I switched to plan B: playing a recorded video while I rebuilt it. It took some elbow grease, but the demo went well. Summit was a blur, but I had some great conversations with customers, coworkers and friends.

I’m really excited about CloudForms. In my recorded demo I showed a RHEL 2-node active/passive cluster with GFS off an iSCSI target. Then I moved all the underlying CloudForms Cloud Engine components to shared storage. I was able to launch instances, fail over Cloud Engine, and see the correct status. After managing the instances, fail back, and all was good. All of this works because the RHEL HA cluster stops the databases and other services first, moves the floating ip over, then starts the services on the active node. This was a very basic deployment, much more could be explored with clustered PostgreSQL and sharded Mongo.

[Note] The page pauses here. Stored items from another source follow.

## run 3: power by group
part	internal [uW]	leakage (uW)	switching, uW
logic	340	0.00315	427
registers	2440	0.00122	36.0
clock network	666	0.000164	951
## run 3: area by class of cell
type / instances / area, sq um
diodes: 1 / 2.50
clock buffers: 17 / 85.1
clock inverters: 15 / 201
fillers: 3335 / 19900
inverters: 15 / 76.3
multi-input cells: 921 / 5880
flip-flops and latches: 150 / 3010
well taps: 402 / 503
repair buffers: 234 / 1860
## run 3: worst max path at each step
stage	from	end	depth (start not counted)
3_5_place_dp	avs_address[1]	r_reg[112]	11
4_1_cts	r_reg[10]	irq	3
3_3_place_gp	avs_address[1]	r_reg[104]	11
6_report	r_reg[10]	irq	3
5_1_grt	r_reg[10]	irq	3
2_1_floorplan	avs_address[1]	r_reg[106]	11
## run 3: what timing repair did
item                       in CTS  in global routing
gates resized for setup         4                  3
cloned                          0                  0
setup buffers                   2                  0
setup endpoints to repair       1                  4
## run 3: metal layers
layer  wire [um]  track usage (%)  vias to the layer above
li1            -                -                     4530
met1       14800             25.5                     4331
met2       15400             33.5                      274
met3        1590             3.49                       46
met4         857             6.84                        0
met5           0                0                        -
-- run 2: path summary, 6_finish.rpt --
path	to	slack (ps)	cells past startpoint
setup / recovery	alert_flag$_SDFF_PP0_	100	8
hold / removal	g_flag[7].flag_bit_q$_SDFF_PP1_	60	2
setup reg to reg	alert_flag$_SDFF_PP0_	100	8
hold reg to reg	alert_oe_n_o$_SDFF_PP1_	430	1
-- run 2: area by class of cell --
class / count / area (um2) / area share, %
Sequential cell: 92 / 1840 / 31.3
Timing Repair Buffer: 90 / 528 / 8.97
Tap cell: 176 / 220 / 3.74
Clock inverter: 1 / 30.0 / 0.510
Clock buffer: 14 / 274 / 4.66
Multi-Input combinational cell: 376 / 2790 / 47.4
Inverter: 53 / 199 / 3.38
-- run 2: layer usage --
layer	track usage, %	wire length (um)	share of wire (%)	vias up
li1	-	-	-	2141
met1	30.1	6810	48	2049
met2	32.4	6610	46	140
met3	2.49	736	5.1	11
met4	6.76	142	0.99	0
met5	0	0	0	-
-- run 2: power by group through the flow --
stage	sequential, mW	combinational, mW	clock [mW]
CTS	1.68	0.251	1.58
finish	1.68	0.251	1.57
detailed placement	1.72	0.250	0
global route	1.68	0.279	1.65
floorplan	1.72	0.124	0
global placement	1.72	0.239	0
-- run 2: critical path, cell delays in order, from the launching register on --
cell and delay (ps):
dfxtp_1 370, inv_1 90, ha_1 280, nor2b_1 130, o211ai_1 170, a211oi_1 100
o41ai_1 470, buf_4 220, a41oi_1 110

In the demo booth at Summit I showed customers what CloudForms is, how to walk through a typical workflow, and demonstrated launching a 4-node JBoss cluster based on Scott Collier’s great Reference Architecture: http://www.redhat.com/resourcelibrary/reference-architectures/deploying-red-hat-openshift-enterprise-paas-for-itops which I had the pleasure of technical reviewing. I had a local RHEV 3.0 datacenter. I wanted to add a VMware vSphere 5.0 environment too, but it didn’t support the laptop NIC, so I settled for 2 RHEL systems attached to RHEV. I know I’m biased, but the snapshot method RHEV uses is exponentially faster as more instances are launched simultaneously. Boot time of 4 instances (2GB ram each) was under 3 minutes. On my enterprise class lab hardware, just 6 nodes takes about 8 minutes to fully copy and deploy on vSphere 5.0 due to the way each VM is copied from the template. I also had my EC2 account connected, and launched instances in both environments.

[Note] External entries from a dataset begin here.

$ cat config.mk
export PLATFORM = sky130hd
export DESIGN_NAME = flash_prog_mode_entry
export DESIGN_NICKNAME = d
export VERILOG_FILES = /design/src/shared/prog_entry_pkg.sv /design/src/rtl/pin_sync.sv /design/src/rtl/flash_prog_mode_entry.sv
export SDC_FILE = /design/constraint.sdc
export NUM_CORES = 1
export LEC_CHECK = 0
export ABC_AREA = 1
export BUFFER_PORTS_ARGS = -buffer_cell sky130_fd_sc_hd__buf_2
export CAP_MARGIN = 20
export CORE_ASPECT_RATIO = 1.75
export CORE_MARGIN = 4
export CORE_UTILIZATION = 67
export CTS_BUF_LIST = sky130_fd_sc_hd__clkbuf_16
export CTS_CLUSTER_DIAMETER = 80
export CTS_CLUSTER_SIZE = 12
export DETAILED_ROUTE_END_ITERATION = 12
export GPL_ROUTABILITY_DRIVEN = 1
export PLACE_DENSITY = 0.89
export SETUP_SLACK_MARGIN = 0.1
export SLEW_MARGIN = 20
export SYNTH_ARGS = -nofsm -noshare
export SYNTH_HDL_FRONTEND = slang
export SYNTH_SLANG_ARGS = --single-unit
$ cat constraint.sdc
create_clock -name clock -period 15.68 [get_ports clock]
set_input_delay 3.136 -clock clock [delete_from_list [all_inputs] [get_ports clock]]
set_output_delay 3.136 -clock clock [all_outputs]
set_load 0.01 [all_outputs]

So, what exactly is CloudForms? The core focus is on lifecycle management of virtual machines. However, rather than attempting to displace existing virtualization management infrastructure, CloudForms acts as an abstraction layer above virtualization and uses deltacloud to interact with VMware vCenter, RHEV Manager, or Amazon EC2[1]. This means customers aren’t asked to waste any investments in infrastructure. Virtual machines deployed by CloudForms are referred to as instances. One or more instances can be deployed from CloudForms and managed as a single entity and are referred to as applications. The user that launches the applications can choose which infrastructure to launch on. CloudForms has three major components:

  • CloudForms System Engine – manages content, image definitions, and software updates – based on the upstream Katello http://katello.org/
  • CloudForms Cloud Engine – manages the lifecycle of images, instances, and applications – based on the upstream Aeolus http://aeolusproject.org/
  • CloudForms Config Server – provides post-boot configuration for instances – based on the upstream Audrey http://aeolusproject.org/audrey.html

Be sure to check out the great keynotes from Red Hat Summit: http://www.redhat.com/summit/

If you want to get started with CloudForms check out this great overview from Jacob Liberman: http://www.redhat.com/resourcelibrary/reference-architectures/red-hat-cloudforms-v1-architectural-overview

For a deployment guide with use cases, this one by Steve Reichard I also helped review: http://www.redhat.com/resourcelibrary/reference-architectures/red-hat-cloudforms-v1-infrastructure-and-application-deployment-fundamentals

Of course, we’ll help you get it up and going fast: http://www.redhat.com/consulting/

I’ll post a link to my video once I figure out where to put it.

Thanks for everyone who came to Summit. Fenway Park was a blast, the weather in Boston is wonderful compared to Austin.

Update: I’ve uploaded my video until I get get some better intro/outtro on it, at which point I’ll make a separate post: http://people.redhat.com/vvaldez/videos/summit-2012/


[1] CloudForms 1.0 supports VMware vSphere 4+/5+, Red Hat Enterprise Virtualization 3.0+, and Amazon EC2. Support for more virtualization environments are in the works.